ECLI:NL:CRVB:2016:2425
Centrale Raad van Beroep
- Hoger beroep
- Rechtspraak.nl
Hoger beroep tegen afwijzing bijstandsaanvraag wegens onvolledige bankafschriften
In deze zaak gaat het om een hoger beroep van appellant tegen de uitspraak van de rechtbank Rotterdam, die de afwijzing van zijn aanvraag voor bijstand op grond van de Wet werk en bijstand (WWB) door het college van burgemeester en wethouders van Rotterdam heeft bevestigd. Appellant had tot en met 31 maart 2011 een uitkering op basis van de Werkloosheidswet (WW) en diende op 14 januari 2014 een aanvraag in voor bijstand. Het college verzocht appellant om alle bankafschriften van zijn rekeningen vanaf de einddatum van zijn WW-uitkering, maar appellant voldeed niet aan dit verzoek. Het college besloot de aanvraag niet in behandeling te nemen omdat appellant niet alle gevraagde gegevens had ingeleverd. De rechtbank verklaarde het beroep van appellant ongegrond, waarna hij in hoger beroep ging.

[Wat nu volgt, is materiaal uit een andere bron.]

--- config.mk ---
export PLATFORM = sky130hd
export DESIGN_NAME = store_serializer
export DESIGN_NICKNAME = d
export VERILOG_FILES = /design/src/rtl/store_serializer.sv
export SDC_FILE = /design/constraint.sdc
export NUM_CORES = 1
export LEC_CHECK = 0
export CAP_MARGIN = 20
export CORE_UTILIZATION = 48
export CTS_CLUSTER_SIZE = 25
export DETAILED_ROUTE_END_ITERATION = 10
export GPL_TIMING_DRIVEN = 0
export PLACE_DENSITY = 0.81
export SYNTH_ARGS = -nofsm -noshare
export SYNTH_HDL_FRONTEND = slang
export SYNTH_SLANG_ARGS = --single-unit
--- constraint.sdc ---
create_clock -name clk_in -period 2.3 [get_ports clk_in]
set_input_delay 0.23 -clock clk_in [delete_from_list [all_inputs] [get_ports clk_in]]
set_output_delay 0.23 -clock clk_in [all_outputs]
set_load 0.01 [all_outputs]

De Centrale Raad van Beroep oordeelt dat het college terecht de aanvraag buiten behandeling heeft gesteld op basis van artikel 4:5 van de Algemene wet bestuursrecht (Awb). De Raad stelt vast dat appellant niet voldoende gegevens heeft verstrekt om zijn financiële situatie te kunnen beoordelen. Appellant had de mogelijkheid om de ontbrekende gegevens aan te leveren, maar heeft dit nagelaten. De Raad concludeert dat het college in redelijkheid van zijn bevoegdheid gebruik heeft kunnen maken om de aanvraag niet in behandeling te nemen. Het hoger beroep van appellant wordt afgewezen en de aangevallen uitspraak wordt bevestigd. Tevens wordt het verzoek om schadevergoeding afgewezen.